= DATA UNDER STUDY =
>>>

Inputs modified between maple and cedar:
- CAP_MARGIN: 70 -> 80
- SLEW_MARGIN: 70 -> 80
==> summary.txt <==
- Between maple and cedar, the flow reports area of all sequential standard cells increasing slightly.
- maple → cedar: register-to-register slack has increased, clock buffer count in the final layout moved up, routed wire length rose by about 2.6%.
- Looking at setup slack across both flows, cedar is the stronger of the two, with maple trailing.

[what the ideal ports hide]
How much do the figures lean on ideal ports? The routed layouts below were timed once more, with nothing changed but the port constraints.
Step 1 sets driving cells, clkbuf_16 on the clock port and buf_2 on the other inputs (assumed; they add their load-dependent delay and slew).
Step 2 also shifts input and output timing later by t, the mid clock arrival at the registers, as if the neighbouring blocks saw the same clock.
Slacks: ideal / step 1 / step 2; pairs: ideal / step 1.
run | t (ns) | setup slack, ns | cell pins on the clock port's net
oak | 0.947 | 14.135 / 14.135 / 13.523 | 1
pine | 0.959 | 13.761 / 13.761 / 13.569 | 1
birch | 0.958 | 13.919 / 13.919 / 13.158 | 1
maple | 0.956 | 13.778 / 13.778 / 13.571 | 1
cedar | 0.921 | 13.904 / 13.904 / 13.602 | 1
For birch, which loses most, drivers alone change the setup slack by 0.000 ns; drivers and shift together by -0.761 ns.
From an optimization exercise on the open Yosys and OpenROAD flow, aimed at small area; shortcuts taken in it are not production practice.
Only simulation tests tie the RTL to the original design; equivalence was not proved.
Power figures rest on the tool's default switching activity, not on a simulated workload. The clock port is modelled as an ideal driver; clocking choices that lean on that would not hold on a real chip.

==> flow/design.v (excerpt) <==
module BinaryCalculatorTop(
    input Clk,
    input Reset,
    input ConfigDiv,
    input[31:0] Din,
    input ValidCmd,
    input InputKey,
    input RWMem,
    input[7:0] Addr,
    input[3:0] Sel,
    input[7:0] InA,
    input[7:0] InB,
    output CalcActive,
    output CalcMode,
    output CalcBusy,
    output DoutValid,
    output DataOut,
    output ClkTx);
For scale: roughly 2800 cells after synthesis, roughly 72 I/O pins, about 0.031 mm^2 of cells after synthesis.
export LEC_CHECK = 0
export CAP_MARGIN = 20
export CORE_MARGIN = 2
export CORE_UTILIZATION = 60
export CTS_CLUSTER_DIAMETER = 100
export CTS_CLUSTER_SIZE = 30
export SLEW_MARGIN = 20
export SYNTH_HIERARCHICAL = 1
create_clock -name core_clock -period 15.0 [get_ports {Clk}]
standard.sh (not shown) runs the stock make flow with config.mk's settings and CLKGATE_MAP_FILE= SYNTH_SCRIPT=/design/flow/synth_recipe.tcl, a recipe that flattens the netlist after the stock synthesis.
==> flow/flow/run.sh <==
#!/bin/bash
# The standard layout, with the port buffers made of the smallest buffer
# cell (buf_1) instead of the one buffer_ports picks by default.
set -e
export BUFFER_PORTS_ARGS="-buffer_cell sky130_fd_sc_hd__buf_1"
bash standard.sh > standard.log 2>&1
Then changed:
--- a/flow/config.mk
+++ b/flow/config.mk
@@ -10 +10 @@
-export CORE_UTILIZATION = 60
+export CORE_UTILIZATION = 75
- The changed run finished with timing, DRC and antenna clean
- core utilization is higher by 15 points
- synthesized cell count is unchanged
- routed wire length falls by 4.2%
- clock skew decreases by 3.6 ps
- maximum frequency is lower by 0.81%
- worst setup slack got worse by 100 ps
- via count grows by 2.3%
Then changed:
--- a/flow/config.mk
+++ b/flow/config.mk
@@ -10,3 +10,3 @@
-export CORE_UTILIZATION = 75
-export CTS_CLUSTER_DIAMETER = 100
-export CTS_CLUSTER_SIZE = 30
+export CORE_UTILIZATION = 60
+export CTS_CLUSTER_DIAMETER = 80
+export CTS_CLUSTER_SIZE = 26
Outcome: The changed run completed with no timing, DRC or antenna violations. Global-route usage fell by 6.2 points. Final area is higher by about 1.8%. Worst setup slack gains 190 ps. Routed wire length rises by about 4.5%. Utilization drops by 15 points. Register-to-register slack improved by 160 ps. Maximum frequency rose by about 1.5%. Hold slack is worse by 9.2 ps. Clock skew increases by 29 ps.
Then changed:
==> flow/flow/run.sh (replaced) <==
#!/bin/bash
# The standard layout with two changes:
#  - the port buffers are the smallest buffer cell (buf_1) instead of the one
#    buffer_ports picks by default;
#  - clock tree synthesis inserts no dummy loads (it is given the same
#    clustering settings as config.mk).
set -e
export BUFFER_PORTS_ARGS="-buffer_cell sky130_fd_sc_hd__buf_1"
export CTS_ARGS="-sink_clustering_enable -repair_clock_nets -sink_clustering_size 30 -sink_clustering_max_diameter 100 -dont_use_dummy_load"
bash standard.sh > standard.log 2>&1
--- a/flow/config.mk
+++ b/flow/config.mk
@@ -11,2 +11,2 @@
-export CTS_CLUSTER_DIAMETER = 80
-export CTS_CLUSTER_SIZE = 26
+export CTS_CLUSTER_DIAMETER = 100
+export CTS_CLUSTER_SIZE = 30
The new run ran to the end with no violations.
Worst setup slack gets worse by 130 ps.
Routed wire length is lower by 0.50%.
Power is lower by 5.7%.
Global-route usage is lower by 0.27 points.

========
red:
BinaryCalculatorTop, a different RTL version from the one above (not shown whole).
For scale: ~2800 cells after synthesis, ~780 flip-flops.
Settings: LEC_CHECK=0, CAP_MARGIN=20, CORE_MARGIN=2, CORE_UTILIZATION=60, CTS_CLUSTER_DIAMETER=80, CTS_CLUSTER_SIZE=26, SLEW_MARGIN=20, SYNTH_HIERARCHICAL=1; clock period 15.0 ns.
==> flow/flow/run.sh <==
#!/bin/bash
# The standard layout with two changes:
#  - the port buffers are the smallest buffer cell (buf_1) instead of the one
#    buffer_ports picks by default;
#  - clock tree synthesis inserts no dummy loads (it is given the same
#    clustering settings as config.mk).
set -e
export BUFFER_PORTS_ARGS="-buffer_cell sky130_fd_sc_hd__buf_1"
export CTS_ARGS="-sink_clustering_enable -repair_clock_nets -sink_clustering_size 26 -sink_clustering_max_diameter 80 -dont_use_dummy_load"
bash standard.sh > standard.log 2>&1
red: PASS, flow complete, no timing, DRC or antenna violations
Here is what was changed in the inputs of orange compared with red.
# red
export LEC_CHECK = 0
export CAP_MARGIN = 20
export CORE_MARGIN = 2
export CORE_UTILIZATION = 60
export CTS_CLUSTER_DIAMETER = 80
export CTS_CLUSTER_SIZE = 26
export SLEW_MARGIN = 20
export SYNTH_HIERARCHICAL = 1
create_clock -name core_clock -period 15.0 [get_ports {Clk}]
# orange
export LEC_CHECK = 0
export CAP_MARGIN = 20
export CORE_MARGIN = 2
export CORE_UTILIZATION = 60
export CTS_CLUSTER_DIAMETER = 100
export CTS_CLUSTER_SIZE = 30
export SLEW_MARGIN = 20
export SYNTH_HIERARCHICAL = 1
create_clock -name core_clock -period 15.0 [get_ports {Clk}]
--- a/flow/flow/run.sh
+++ b/flow/flow/run.sh
@@ -9 +9 @@
-export CTS_ARGS="-sink_clustering_enable -repair_clock_nets -sink_clustering_size 26 -sink_clustering_max_diameter 80 -dont_use_dummy_load"
+export CTS_ARGS="-sink_clustering_enable -repair_clock_nets -sink_clustering_size 30 -sink_clustering_max_diameter 100 -dont_use_dummy_load"
==> comparison <==
- Delta (orange minus red): clock-buffer cell count lost 6; worst hold slack now sits at about the same level; minimum period implied by the final worst setup slack climbed 52 ps.
- Source-to-sink clock delay at the later pin of the worst-skew pair (higher): orange
- ReadAddr[0] as the startpoint of the most critical setup path was reported by red, and ReadAddr[1] by orange.
- Final worst slack: orange and red compared, higher one is red
- Multi-input gate share of total cell area was lower in the run labelled red.
- Going from red to orange, fill cell total of the finished layout now sits higher, fraction of the cycle the final worst path needs now sits higher.
- There was hardly any difference in count of placed standard cells in the final layout, fillers left out between red and orange.

========
The RTL this note starts from:
==> flow/design.v <==
module m_alu(A, B, ALU_Sel, ALU_Out, Flag);
  input [7:0] A,B;
  input [3:0] ALU_Sel;
  output reg [7:0] ALU_Out;
  output reg [3:0] Flag;
  function automatic [8:0] add8(input [7:0] a, input [7:0] b, input cin);
    integer i;
    reg c;
    begin
      c = cin;
      for (i = 0; i < 8; i = i + 1) begin
        add8[i] = a[i] ^ b[i] ^ c;
        c = (a[i] & b[i]) | (a[i] & c) | (b[i] & c);
      end
      add8[8] = c;
    end
  endfunction
  wire       Sub = ALU_Sel[0];
  wire [8:0] Sum = add8(A, B ^ {8{Sub}}, Sub);
  wire       Less = !Sum[8];       
  wire       BZero = (B == 8'h0);
  reg [7:0] Quot;
  reg [7:0] Rem;
  reg [7:0] Diff;
  reg       C;
  integer k, i;
  always @(*) begin
    Rem = A;
    for (k = 7; k >= 0; k = k - 1) begin
      C = 1'b1;
      Diff = Rem;
      for (i = k; i < 8; i = i + 1) begin
        Diff[i] = Rem[i] ^ !B[i-k] ^ C;
        C = (Rem[i] & !B[i-k]) | (Rem[i] & C) | (!B[i-k] & C);
      end
      Quot[k] = C & ((B >> (8-k)) == 8'h0);
      if (Quot[k]) Rem = Diff;
    end
  end
  wire [7:0] Prod = A * B;
  wire       Big  = (A[7:4] != 4'h0) && (B[7:4] != 4'h0);
  wire [7:0] Shl  = (B[7:3] != 5'h0) ? 8'h0 : (A << B[2:0]);
  wire [8:0] Shr  = (B[7:4] != 4'h0) ? 9'h0 : ({A, 1'b0} >> B[3:0]);
  always @(*) begin
    Flag = 4'h0;
    case (ALU_Sel)
      4'd0: ALU_Out = Sum[7:0];
      4'd1: begin ALU_Out = Less ? 8'h0 : Sum[7:0]; Flag[3] = Less; end
      4'd2: begin ALU_Out = Big ? 8'h0 : Prod; Flag[2] = Big; end
      4'd3: begin ALU_Out = BZero ? 8'h0 : Quot; Flag[3] = Less | BZero; end
      4'd4: begin ALU_Out = Shl; Flag[1] = Sum[8]; end
      4'd5: begin ALU_Out = Shr[8:1]; Flag[1] = Shr[0]; end
      4'd6: ALU_Out = A & B;
      4'd7: ALU_Out = A | B;
      4'd8: ALU_Out = A ^ B;
      4'd9: ALU_Out = ~(A ^ B);
      4'd10: ALU_Out = ~(A & B);
      4'd11: ALU_Out = ~(A | B);
      default: ALU_Out = 8'h0;
    endcase
    Flag[0] = (ALU_Out == 8'h0);
  end
endmodule
module MemWriteMux(
    input [31:0]  We,
    input [31:0]  NWe,    
    input [19:0]  Din,
    input [639:0] Q,
    output[639:0] D);
    genvar w;
    generate
        for (w = 0; w < 32; w = w + 1) begin : word
            assign D[w*20 +: 20] = ({20{We[w]}} & Din) | ({20{NWe[w]}} & Q[w*20 +: 20]);
        end
    endgenerate
endmodule
module MemReadMux(
    input [31:0]  Sel,
    input [671:0] Q,    
    output reg [20:0] Dout);
    integer w;
    always @(*) begin
        Dout = 21'b0;
        for (w = 0; w < 32; w = w + 1)
            Dout = Dout | ({21{Sel[w]}} & Q[w*21 +: 21]);
    end
endmodule
module BinaryCalculatorTop(
    input Clk,
    input Reset,
    input ConfigDiv,
    input[31:0] Din,
    input ValidCmd,
    input InputKey,
    input RWMem,
    input[7:0] Addr,
    input[3:0] Sel,
    input[7:0] InA,
    input[7:0] InB,
    output CalcActive,
    output CalcMode,
    output CalcBusy,
    output DoutValid,
    output DataOut,
    output ClkTx);
    reg KeyS0, KeyS1, KeyS2;
    wire NextS2 = KeyS1 & (!InputKey & ValidCmd & !KeyS2 & KeyS0 | KeyS2 & !KeyS0) |
                  KeyS2 & !KeyS1 & (KeyS0 | ValidCmd);
    wire NextS1 = ValidCmd & !KeyS1 &
                  (!InputKey & !KeyS2 & KeyS0 | InputKey & KeyS2 & !KeyS0) |
                  KeyS1 & !KeyS0 & (InputKey & ValidCmd | KeyS2);
    wire NextS0 = InputKey & ValidCmd & !KeyS2 & !KeyS0 |
                  KeyS2 & !KeyS1 & (KeyS0 | !InputKey & ValidCmd);
    always @(posedge Clk, posedge Reset) begin
        if (Reset) begin
            KeyS0 <= 1'b0; KeyS1 <= 1'b0; KeyS2 <= 1'b0;
        end else begin
            KeyS0 <= NextS0; KeyS1 <= NextS1; KeyS2 <= NextS2;
        end
    end
    wire Mode   = KeyS2 & KeyS1 & !KeyS0;
    wire Active = (KeyS2 & KeyS1 & !KeyS0) | (KeyS2 & !KeyS1 & KeyS0);
    assign CalcActive = Active;
    assign CalcMode   = Mode;
    localparam IDLE         = 3'b000;
    localparam READ_MEMORY  = 3'b001;
    localparam SAMPLE_DATA  = 3'b010;
    localparam TRANFER_DATA = 3'b011;
    localparam WRITE_MEMORY = 3'b100;
    reg [2:0] State;
    reg [2:0] NextState;
    wire      RW = RWMem & Active;
    wire      TransferDone;
    always @(*) begin
        case (State)
            IDLE:
                if (ValidCmd && !RW && Active && Mode && !TransferDone)
                    NextState = READ_MEMORY;
                else if (ValidCmd && RW && Active && Mode)
                    NextState = WRITE_MEMORY;
                else if (ValidCmd && Active && !Mode && !TransferDone)
                    NextState = SAMPLE_DATA;
                else
                    NextState = IDLE;
            READ_MEMORY:
                NextState = (Active && Mode && !TransferDone) ? SAMPLE_DATA : IDLE;
            WRITE_MEMORY:
                NextState = (ValidCmd && RW && Active && Mode) ? WRITE_MEMORY : IDLE;
            SAMPLE_DATA:
                NextState = (Active && !TransferDone) ? TRANFER_DATA : SAMPLE_DATA;
            TRANFER_DATA:
                NextState = (Active && !TransferDone) ? TRANFER_DATA : IDLE;
            default: NextState = IDLE;
        endcase
    end
    always @(posedge Clk, posedge Reset) begin
        if (Reset) State <= IDLE;
        else       State <= NextState;
    end
    wire StReadMem  = (State == READ_MEMORY);
    wire StWriteMem = (State == WRITE_MEMORY);
    wire StSample   = (State == SAMPLE_DATA);
    wire StTransfer = (State == TRANFER_DATA);
    assign CalcBusy = (State != IDLE);
    reg [639:0] Bank;
    reg [31:0]  Valid;
    reg [4:0]   ReadAddr;
    wire        TxBusy;
    wire        MemWe = StWriteMem | (StSample & !Mode & !TxBusy);
    wire [4:0]  WAddr = Addr[4:0] & {5{Mode}};
    wire [31:0] WordWe;
    wire [31:0] WordRd;
    wire [639:0] BankNext;
    wire [671:0] ReadQ;
    wire [20:0]  ReadWord;
    genvar w;
    generate
        for (w = 0; w < 32; w = w + 1) begin : words
            assign WordWe[w] = MemWe & (WAddr == w);
            assign WordRd[w] = (ReadAddr == w);
            assign ReadQ[w*21 +: 21] = {Valid[w], Bank[w*20 +: 20]};
        end
    endgenerate
    MemWriteMux MemWriteMux_inst(.We(WordWe), .NWe(~WordWe), .Din({Sel, InB, InA}),
                                 .Q(Bank), .D(BankNext));
    MemReadMux  MemReadMux_inst(.Sel(WordRd), .Q(ReadQ), .Dout(ReadWord));
    always @(posedge Clk) begin
        Bank <= BankNext;
    end
    always @(posedge Clk, posedge Reset) begin
        if (Reset) begin
            Valid    <= 32'b0;
            ReadAddr <= 5'b0;
        end else begin
            Valid <= Valid | WordWe;
            if (StReadMem) ReadAddr <= Addr[4:0];
        end
    end
    wire [7:0] AluOut;
    wire [3:0] AluFlags;
    m_alu Alu_inst(.A(ReadWord[7:0]), .B(ReadWord[15:8]), .ALU_Sel(ReadWord[19:16]),
                   .ALU_Out(AluOut), .Flag(AluFlags));
    reg  [11:0] AluReg;
    always @(posedge Clk) begin
        AluReg <= {AluFlags, AluOut};
    end
    wire [31:0] TxWord = {AluReg[11:8], ReadWord[19:16], AluReg[7:0], ReadWord[15:0]};
    reg [30:0] Half;
    reg        Odd;
    reg [30:0] Count;
    reg        High;
    reg        Extra;
    wire       Load     = ConfigDiv & !Active;
    wire [30:0] HalfNext = Load ? Din[31:1] : Half;
    wire       Upper0   = (Count[30:1] == 30'd0);
    wire       IsOne    = Upper0 & Count[0];
    wire       IsZero   = Upper0 & !Count[0];
    wire       HoldOne  = !High & Extra;
    wire       Reload   = !Active | IsZero | (IsOne & !HoldOne);
    wire       TxTick   = Active & (IsZero | (!High & IsOne & !Extra));
    assign ClkTx = Active & (IsZero | High);
    always @(posedge Clk, posedge Reset) begin
        if (Reset) begin
            Half <= 31'd0;
            Odd  <= 1'b1;
        end else begin
            Half <= HalfNext;
            if (Load) Odd <= Din[0];
        end
    end
    always @(posedge Clk) begin
        Count <= Reload ? HalfNext : Count - {30'd0, !(IsOne & HoldOne)};
        if (!Active) begin
            High <= 1'b1;
        end else if (IsOne) begin
            if (High) begin
                High  <= 1'b0;
                Extra <= Odd;
            end else if (Extra) begin
                Extra <= 1'b0;
            end else begin
                High  <= 1'b1;
            end
        end
    end
    reg       TransferData;
    reg       InProgress;
    reg       TxDone;
    reg [4:0] CountBits;
    assign TxBusy       = InProgress;
    assign TransferDone = TxDone;
    assign DoutValid    = InProgress;
    assign DataOut      = InProgress & ReadWord[20] & TxWord[CountBits];
    always @(posedge Clk, posedge Reset) begin
        if (Reset) begin
            TransferData <= 1'b0;
            TxDone       <= 1'b0;
            CountBits    <= 5'd31;
            InProgress   <= 1'b0;
        end else begin
            TxDone <= 1'b0;
            if (StTransfer && !InProgress && !TransferData && !TxDone)
                TransferData <= 1'b1;
            if (TxTick) begin
                if (TransferData && !InProgress) begin
                    InProgress <= 1'b1;
                end else if (InProgress && CountBits != 5'd0) begin
                    CountBits <= CountBits - 1'b1;
                end else if (InProgress) begin
                    InProgress   <= 1'b0;
                    CountBits    <= 5'd31;
                    TransferData <= 1'b0;
                    TxDone       <= 1'b1;
                end
            end
        end
    end
endmodule
clock: 15.0 ns
lec_check: 0
cap_margin: 20
core_margin: 2
core_utilization: 40
slew_margin: 20
run.sh (not shown) runs the stock make flow with config.mk's settings and CLKGATE_MAP_FILE= SYNTH_SCRIPT=/design/flow/synth_recipe.tcl, a recipe that flattens the netlist after the stock synthesis.
Stock flow here: none of the scripts above is used.
The first run ran to the end with violations: negative setup slack.
==> next run, changes <==
SYNTH_HIERARCHICAL = 1   (was unset)
Outcome: Now the flow ran to the end with no violations. Routed wire length decreases by 4.3%. Cell area drops by 7.4%. Sequential cell count stays the same. Hold slack stays flat. Total power is higher by 37%.

-- separate check: timing with driven ports --
The results above use ideal ports. As a check the final layouts listed here were re-extracted and re-timed, cells and wires unchanged.
Step 1 (the two cells are an assumption about what drives the block):
set clk [get_ports {Clk}]
set_driving_cell -lib_cell sky130_fd_sc_hd__clkbuf_16 $clk
set_driving_cell -lib_cell sky130_fd_sc_hd__buf_2 [delete_from_list [all_inputs] $clk]
Step 2 adds t to the input delays and takes it off the output delays; t is the mean of the earliest and latest rising clock arrival at the registers after step 1. Input paths then give back, and output paths get back, about the clock's delay inside the block.
a / b / c = no drivers / after step 1 / after step 2; a / b = the first two.
| run | t, ns | slack for setup (ns) | hold slack, ns |
|---|---|---|---|
| the first run of note 1 | 0.704 | 2.372 / 2.308 / 3.012 | 0.461 / 0.461 / 0.461 |
| the second run of note 1 | 0.695 | 2.269 / 2.207 / 2.901 | 0.470 / 0.470 / 0.470 |
| the third run of note 1 | 0.668 | 2.459 / 2.393 / 3.062 | 0.461 / 0.461 / 0.461 |
| the fourth run of note 1 | 0.691 | 2.329 / 2.267 / 2.957 | 0.454 / 0.454 / 0.454 |
| red | 0.645 | 2.832 / 2.766 / 3.410 | 0.474 / 0.474 / 0.474 |
| orange | 0.680 | 2.780 / 2.713 / 3.394 | 0.476 / 0.476 / 0.476 |
| the first run of note 3 | 0.702 | -0.113 / -0.113 / -0.113 | 0.469 / 0.469 / 0.469 |
| the second run of note 3 | 0.694 | 0.641 / 0.641 / 0.641 | 0.468 / 0.468 / 0.468 |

<<<

= PROBLEM TO WORK ON =
The listing above holds a line with "case (ALU_Sel)" and a line with "4'd8: ALU_Out = A ^ B;". Print the stretch from the first through the second, exactly and alone.

= SOLUTION =
    case (ALU_Sel)
      4'd0: ALU_Out = Sum[7:0];
      4'd1: begin ALU_Out = Less ? 8'h0 : Sum[7:0]; Flag[3] = Less; end
      4'd2: begin ALU_Out = Big ? 8'h0 : Prod; Flag[2] = Big; end
      4'd3: begin ALU_Out = BZero ? 8'h0 : Quot; Flag[3] = Less | BZero; end
      4'd4: begin ALU_Out = Shl; Flag[1] = Sum[8]; end
      4'd5: begin ALU_Out = Shr[8:1]; Flag[1] = Shr[0]; end
      4'd6: ALU_Out = A & B;
      4'd7: ALU_Out = A | B;
      4'd8: ALU_Out = A ^ B;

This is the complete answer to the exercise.